I was diagnosed about 18 months ago as well. Mine was weight gain and age finally catching up to me. I was about 240 lbs at the time.
My doc sent me to classes (4 classes, 4 hours each) that taught general nuitrition and how to correctly plan meals. I learned mine was rather mild. My readings were never over 160. A guy in my class was hospitalized when his reached over 600. What you had was bullet dodge.

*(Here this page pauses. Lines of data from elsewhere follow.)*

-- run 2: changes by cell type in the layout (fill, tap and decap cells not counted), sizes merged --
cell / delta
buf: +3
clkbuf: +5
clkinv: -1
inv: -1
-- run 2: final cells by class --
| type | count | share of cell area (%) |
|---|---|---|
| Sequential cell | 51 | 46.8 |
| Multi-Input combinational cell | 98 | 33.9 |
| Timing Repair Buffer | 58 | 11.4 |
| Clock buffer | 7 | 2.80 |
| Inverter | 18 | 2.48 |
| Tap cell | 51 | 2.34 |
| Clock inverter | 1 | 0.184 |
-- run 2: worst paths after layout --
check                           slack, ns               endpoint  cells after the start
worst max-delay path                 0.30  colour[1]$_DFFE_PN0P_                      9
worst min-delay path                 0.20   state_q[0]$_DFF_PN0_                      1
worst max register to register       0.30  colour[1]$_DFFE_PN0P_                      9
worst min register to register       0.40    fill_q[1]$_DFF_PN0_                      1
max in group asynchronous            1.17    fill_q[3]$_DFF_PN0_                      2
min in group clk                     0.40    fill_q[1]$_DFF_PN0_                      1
--- src/rtl/timekeeper_pkg.sv ---
// Shared types and constants for the timekeeper controller.
// Holds the FSM state enum, BCD field limits and a BCD increment helper.
package timekeeper_pkg;

    typedef enum logic [1:0] {
        RUN     = 2'd0,
        SET_HR  = 2'd1,
        SET_MIN = 2'd2
    } state_e;

    localparam logic [7:0] SEC_MAX   = 8'h59;
    localparam logic [7:0] MIN_MAX   = 8'h59;
    localparam logic [7:0] HR_MAX_24 = 8'h23;
    localparam logic [7:0] HR_MAX_12 = 8'h12;
    localparam logic [7:0] HR_MIN_12 = 8'h01;

    // Two-digit BCD +1; the ones digit carries at 9.
    // Caller handles the field wrap before the tens digit overflows.
    function automatic logic [7:0] bcd_inc(input logic [7:0] v);
        if (v[3:0] == 4'd9) begin
            return {v[7:4] + 4'd1, 4'd0};
        end
        return {v[7:4], v[3:0] + 4'd1};
    endfunction

endpackage
**src/rtl/tgl_pkg.sv**
```systemverilog
// tgl_pkg: shared constants, types and helpers for the toggle handshake receiver
package tgl_pkg;

    localparam int TGL_SYNC_DEFAULT = 2;

    typedef logic [15:0] tgl_total_t;

    function automatic int tgl_max(int w);
        return (1 << w) - 1;
    endfunction

endpackage

```
**src/rtl/tgl_sync.sv**
```systemverilog
// tgl_sync: multi-flop synchroniser chain for one asynchronous input bit
module tgl_sync #(
    parameter int STAGES = 2
) (
    input  logic clk,
    input  logic reset,
    input  logic d,
    output logic q
);

    logic [STAGES-1:0] chain;

    // shift the raw input through the chain, cleared to 0 by reset
    always_ff @(posedge clk or posedge reset)
        if (reset) chain <= '0;
        else       chain <= {chain[STAGES-2:0], d};

    assign q = chain[STAGES-1];

endmodule

```
**src/rtl/toggle_handshake_responder.sv**
```systemverilog
// toggle_handshake_responder: toggle-event receiver with pending counter and ack toggle; optional evt_total via TGL_RX_EVT_TOTAL_EN
module toggle_handshake_responder
    import tgl_pkg::*;
#(
    parameter int SYNC_STAGES = TGL_SYNC_DEFAULT,
    parameter int CNT_W       = 4
) (
    input  logic             clk,
    input  logic             reset,
    input  logic             req_tgl,
    output logic             evt_valid,
    input  logic             evt_ready,
    output logic             ack_tgl,
    output logic [CNT_W-1:0] pending,
    output logic             overflow,
    input  logic             ovf_clr
`ifdef TGL_RX_EVT_TOTAL_EN
    ,
    output logic [15:0]      evt_total
`endif
);

    localparam logic [CNT_W-1:0] MAX = CNT_W'(tgl_max(CNT_W));

    logic sync_out, req_prev;
    logic evt_in, accept, grow, shrink, drop;

    tgl_sync #(.STAGES(SYNC_STAGES)) u_sync (
        .clk   (clk),
        .reset (reset),
        .d     (req_tgl),
        .q     (sync_out)
    );

    assign evt_valid = pending != '0;
    assign evt_in    = sync_out ^ req_prev;
    assign accept    = evt_valid && evt_ready;
    assign grow      = evt_in && !accept;
    assign shrink    = accept && !evt_in;
    assign drop      = grow && pending == MAX;

    // edge history, pending count, sticky overflow and the returned ack toggle
    always_ff @(posedge clk or posedge reset)
        if (reset) begin
            req_prev <= 1'b0;
            pending  <= '0;
            overflow <= 1'b0;
            ack_tgl  <= 1'b0;
        end else begin
            req_prev <= sync_out;
            if (grow && !drop) pending <= pending + 1'b1;
            else if (shrink)   pending <= pending - 1'b1;
            overflow <= drop || (overflow && !ovf_clr);
            if (accept) ack_tgl <= ~ack_tgl;
        end

`ifdef TGL_RX_EVT_TOTAL_EN
    // free-running count of every detected edge, dropped ones included
    always_ff @(posedge clk or posedge reset)
        if (reset)       evt_total <= '0;
        else if (evt_in) evt_total <= evt_total + 16'd1;
`endif

endmodule

```
--- src/rtl/instr_encoder.sv ---
// MIPS instruction encoder: turns a mnemonic plus fields into a 32-bit word and
// hands it downstream through a single registered valid/ready stage with a word address.
module instr_encoder #(
    parameter int unsigned ADDR_W = 8
) (
    input  logic              clk,
    input  logic              reset,
    input  logic              in_valid,
    output logic              in_ready,
    input  logic [3:0]        mnem,
    input  logic [4:0]        rs,
    input  logic [4:0]        rt,
    input  logic [4:0]        rd,
    input  logic [15:0]       imm,
    input  logic [25:0]       target,
    output logic              out_valid,
    input  logic              out_ready,
    output logic [31:0]       instr,
    output logic [ADDR_W-1:0] addr,
    output logic              err
);

    localparam logic [3:0] M_ADD  = 4'd0;
    localparam logic [3:0] M_SUB  = 4'd1;
    localparam logic [3:0] M_AND  = 4'd2;
    localparam logic [3:0] M_OR   = 4'd3;
    localparam logic [3:0] M_SLT  = 4'd4;
    localparam logic [3:0] M_NOR  = 4'd5;
    localparam logic [3:0] M_LW   = 4'd6;
    localparam logic [3:0] M_SW   = 4'd7;
    localparam logic [3:0] M_BEQ  = 4'd8;
    localparam logic [3:0] M_ADDI = 4'd9;
    localparam logic [3:0] M_LUI  = 4'd10;
    localparam logic [3:0] M_ORI  = 4'd11;
    localparam logic [3:0] M_ANDI = 4'd12;
    localparam logic [3:0] M_J    = 4'd13;

    localparam logic [5:0] OP_RTYPE = 6'b000000;
    localparam logic [5:0] OP_LW    = 6'b100011;
    localparam logic [5:0] OP_SW    = 6'b101011;
    localparam logic [5:0] OP_BEQ   = 6'b000100;
    localparam logic [5:0] OP_ADDI  = 6'b001000;
    localparam logic [5:0] OP_LUI   = 6'b001111;
    localparam logic [5:0] OP_ORI   = 6'b001101;
    localparam logic [5:0] OP_ANDI  = 6'b001100;
    localparam logic [5:0] OP_J     = 6'b000010;

    localparam logic [5:0] FN_ADD = 6'b100000;
    localparam logic [5:0] FN_SUB = 6'b100010;
    localparam logic [5:0] FN_AND = 6'b100100;
    localparam logic [5:0] FN_OR  = 6'b100101;
    localparam logic [5:0] FN_SLT = 6'b101010;
    localparam logic [5:0] FN_NOR = 6'b100111;

    logic [31:0]       enc_c;
    logic              legal_c;
    logic              req_xfer_c;
    logic              out_xfer_c;

    logic              valid_q, valid_d;
    logic [31:0]       instr_q, instr_d;
    logic [ADDR_W-1:0] cnt_q,   cnt_d;
    logic              err_q,   err_d;

    // Field packing per instruction format; unused fields are simply not referenced.
    always_comb begin
        enc_c   = '0;
        legal_c = 1'b1;
        case (mnem)
            M_ADD:   enc_c = {OP_RTYPE, rs, rt, rd, 5'd0, FN_ADD};
            M_SUB:   enc_c = {OP_RTYPE, rs, rt, rd, 5'd0, FN_SUB};
            M_AND:   enc_c = {OP_RTYPE, rs, rt, rd, 5'd0, FN_AND};
            M_OR:    enc_c = {OP_RTYPE, rs, rt, rd, 5'd0, FN_OR};
            M_SLT:   enc_c = {OP_RTYPE, rs, rt, rd, 5'd0, FN_SLT};
            M_NOR:   enc_c = {OP_RTYPE, rs, rt, rd, 5'd0, FN_NOR};
            M_LW:    enc_c = {OP_LW,   rs, rt, imm};
            M_SW:    enc_c = {OP_SW,   rs, rt, imm};
            M_BEQ:   enc_c = {OP_BEQ,  rs, rt, imm};
            M_ADDI:  enc_c = {OP_ADDI, rs, rt, imm};
            M_LUI:   enc_c = {OP_LUI,  5'd0, rt, imm};
            M_ORI:   enc_c = {OP_ORI,  rs, rt, imm};
            M_ANDI:  enc_c = {OP_ANDI, rs, rt, imm};
            M_J:     enc_c = {OP_J, target};
            default: legal_c = 1'b0;
        endcase
    end

    assign in_ready   = !valid_q || out_ready;
    assign req_xfer_c = in_valid && in_ready;
    assign out_xfer_c = valid_q && out_ready;

    // Drain first, then load; a same-cycle legal load keeps valid high at the bumped address.
    always_comb begin
        valid_d = valid_q;
        instr_d = instr_q;
        cnt_d   = cnt_q;
        err_d   = 1'b0;
        if (out_xfer_c) begin
            valid_d = 1'b0;
            cnt_d   = cnt_q + ADDR_W'(1);
        end
        if (req_xfer_c) begin
            if (legal_c) begin
                valid_d = 1'b1;
                instr_d = enc_c;
            end else begin
                err_d   = 1'b1;
            end
        end
    end

    always_ff @(posedge clk) begin
        if (reset) begin
            valid_q <= 1'b0;
            instr_q <= '0;
            cnt_q   <= '0;
            err_q   <= 1'b0;
        end else begin
            valid_q <= valid_d;
            instr_q <= instr_d;
            cnt_q   <= cnt_d;
            err_q   <= err_d;
        end
    end

    assign out_valid = valid_q;
    assign instr     = instr_q;
    assign addr      = cnt_q;
    assign err       = err_q;

endmodule
## config.mk

```make
export PLATFORM = sky130hd
export DESIGN_NAME = mac_dot_ctrl
export DESIGN_NICKNAME = d
export VERILOG_FILES = /design/src/rtl/mac_dot_pkg.sv /design/src/rtl/mac_16.sv /design/src/rtl/mac_dot_ctrl.sv
export SDC_FILE = /design/constraint.sdc
export NUM_CORES = 1
export LEC_CHECK = 0
export BUFFER_PORTS_ARGS = -buffer_cell sky130_fd_sc_hd__buf_2
export CAP_MARGIN = 20
export CORE_ASPECT_RATIO = 0.9
export CORE_MARGIN = 2
export CORE_UTILIZATION = 30
export DETAILED_ROUTE_END_ITERATION = 7
export GPL_ROUTABILITY_DRIVEN = 0
export GPL_TIMING_DRIVEN = 0
export SYNTH_ARGS = -nofsm -noshare
export SYNTH_HDL_FRONTEND = slang
export SYNTH_SLANG_ARGS = --single-unit
```

## constraint.sdc

```tcl
create_clock -name clk -period 7.8 [get_ports clk]
set_clock_uncertainty 0.1 [all_clocks]
set_input_delay 1.56 -clock clk [delete_from_list [all_inputs] [get_ports clk]]
set_output_delay 1.56 -clock clk [all_outputs]
set_load 0.05 [all_outputs]
```
--- src/rtl/acia_rx_fifo.sv ---
`default_nettype none
// ============================================================================
//  Module      : acia_rx_fifo
//  Description : ACIA receive queue. Show-ahead byte FIFO between the serial
//                receive stage and the register interface, with a sticky
//                overrun flag and a synchronous flush.
//  Revision    : 1.0 - initial release
// ============================================================================
module acia_rx_fifo #(
    parameter int DEPTH = 16,
    parameter int CW    = $clog2(DEPTH) + 1
) (
    input  logic          clk,
    input  logic          rst_i,
    input  logic [7:0]    rx_dat_i,
    input  logic          rx_stb_i,
    input  logic          rd_i,
    input  logic          flush_i,
    input  logic          ovr_clr_i,
    output logic [7:0]    rd_dat_o,
    output logic          rd_valid_o,
    output logic          full_o,
    output logic [CW-1:0] count_o,
    output logic          ovr_o
);

    localparam int            AW      = $clog2(DEPTH);
    localparam logic [CW-1:0] C_DEPTH = CW'(DEPTH);

    logic [7:0]    mem_q [DEPTH];
    logic [AW-1:0] wr_ptr_q, wr_ptr_d;
    logic [AW-1:0] rd_ptr_q, rd_ptr_d;
    logic [CW-1:0] count_q,  count_d;
    logic          ovr_q,    ovr_d;
    logic [7:0]    rd_dat_q, rd_dat_d;

    logic          w_push;
    logic          w_pop;
    logic          w_ovf;

    assign full_o     = (count_q == C_DEPTH);
    assign rd_valid_o = (count_q != '0);
    assign count_o    = count_q;
    assign ovr_o      = ovr_q;
    assign rd_dat_o   = rd_dat_q;

    // A pop needs data present; a push into a full queue is allowed only when
    // the same cycle frees a slot. Flush cancels both.
    assign w_pop  = rd_i && rd_valid_o && !flush_i;
    assign w_push = rx_stb_i && (!full_o || w_pop) && !flush_i;
    assign w_ovf  = rx_stb_i && full_o && !rd_i;

    // Next-state: pointers, occupancy, overrun flag and the show-ahead head byte.
    always_comb begin
        wr_ptr_d = wr_ptr_q;
        rd_ptr_d = rd_ptr_q;
        count_d  = count_q;
        rd_dat_d = rd_dat_q;
        ovr_d    = ovr_q;

        // Setting wins over clearing so a coincident drop is never lost.
        if (w_ovf) begin
            ovr_d = 1'b1;
        end else if (ovr_clr_i) begin
            ovr_d = 1'b0;
        end

        if (flush_i) begin
            wr_ptr_d = '0;
            rd_ptr_d = '0;
            count_d  = '0;
        end else begin
            if (w_push) begin
                wr_ptr_d = wr_ptr_q + AW'(1);
            end
            if (w_pop) begin
                rd_ptr_d = rd_ptr_q + AW'(1);
            end
            if (w_push && !w_pop) begin
                count_d = count_q + CW'(1);
            end else if (w_pop && !w_push) begin
                count_d = count_q - CW'(1);
            end
            // The new head may be the byte being written this cycle (push into
            // an empty queue, or push+pop with a single entry held); bypass it
            // since the array write has not landed yet. Empty keeps last value.
            if (count_d != '0) begin
                if (w_push && (wr_ptr_q == rd_ptr_d)) begin
                    rd_dat_d = rx_dat_i;
                end else begin
                    rd_dat_d = mem_q[rd_ptr_d];
                end
            end
        end
    end

    // Byte storage; contents are don't-care until written, so no reset.
    always_ff @(posedge clk) begin
        if (w_push) begin
            mem_q[wr_ptr_q] <= rx_dat_i;
        end
    end

    // Control state register with asynchronous reset.
    always_ff @(posedge clk or posedge rst_i) begin
        if (rst_i) begin
            wr_ptr_q <= '0;
            rd_ptr_q <= '0;
            count_q  <= '0;
            ovr_q    <= 1'b0;
            rd_dat_q <= 8'h00;
        end else begin
            wr_ptr_q <= wr_ptr_d;
            rd_ptr_q <= rd_ptr_d;
            count_q  <= count_d;
            ovr_q    <= ovr_d;
            rd_dat_q <= rd_dat_d;
        end
    end

endmodule
`default_nettype wire

--- config.mk ---
export PLATFORM = sky130hd
export DESIGN_NAME = acia_rx_fifo
export DESIGN_NICKNAME = d
export VERILOG_FILES = /design/src/rtl/acia_rx_fifo.sv
export SDC_FILE = /design/constraint.sdc
export NUM_CORES = 1
export LEC_CHECK = 0
export CAP_MARGIN = 20
export CORE_MARGIN = 4
export CORE_UTILIZATION = 35
export DETAILED_ROUTE_END_ITERATION = 12
export GPL_ROUTABILITY_DRIVEN = 0
export GPL_TIMING_DRIVEN = 0
export PLACE_DENSITY_LB_ADDON = 0.05
export SLEW_MARGIN = 25
export SYNTH_ARGS = -nofsm -noshare
export SYNTH_HDL_FRONTEND = slang
export SYNTH_SLANG_ARGS = --single-unit
--- constraint.sdc ---
create_clock -name clk -period 3.7 [get_ports clk]
set_input_delay 0.74 -clock clk [delete_from_list [all_inputs] [get_ports clk]]
set_output_delay 0.74 -clock clk [all_outputs]
set_load 0.005 [all_outputs]
### config.mk
export PLATFORM = sky130hd
export DESIGN_NAME = serial_comparer
export DESIGN_NICKNAME = d
export VERILOG_FILES = /design/src/rtl/cmp_pkg.sv /design/src/rtl/cmp_slice.sv /design/src/rtl/serial_comparer.sv
export SDC_FILE = /design/constraint.sdc
export NUM_CORES = 1
export LEC_CHECK = 0
export BUFFER_PORTS_ARGS = -buffer_cell sky130_fd_sc_hd__buf_4
export CAP_MARGIN = 20
export CORE_MARGIN = 2
export CORE_UTILIZATION = 30
export DETAILED_ROUTE_END_ITERATION = 7
export HOLD_SLACK_MARGIN = 0.03
export PLACE_DENSITY = 0.61
export SLEW_MARGIN = 10
export SYNTH_ARGS = -nofsm -noshare
export SYNTH_HDL_FRONTEND = slang
export SYNTH_HIERARCHICAL = 1
export SYNTH_SLANG_ARGS = --single-unit
### constraint.sdc
create_clock -name clk -period 4.5 [get_ports clk]
set_clock_uncertainty 0.1 [all_clocks]
set_input_delay 0.225 -clock clk [delete_from_list [all_inputs] [get_ports clk]]
set_output_delay 0.225 -clock clk [all_outputs]
set_load 0.1 [all_outputs]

Still I treated it seriously. Followed the meal plan to the "T". No cheating or anything. I increased the number of meals a day, cut out soft drinks entirely and found the trick to weight loss. Basically I thought of it as if I was playing an RTS game, like StarCraft or Command and Conquer. I found that I would analyse my meals and build a strategy of what to give up to make my carbs count. I also watched nutrition labels like a hawk. I don't say this lightly: your best friend are foods high in dietary fiber. They fill you up without impacting your carb count as much. And boy do they make you regular.
About 6 months later, I lost about 30 lbs. In a year I was under 200 lbs and my A1C was 5.5. I've been able to keep the weight off and learned to monitor what I eat. I lapse, but I track my lapses. You can live with this. The key is finding something that makes you want to stay around. For me, that's my six-year old son. Motivation and training will help you make it through.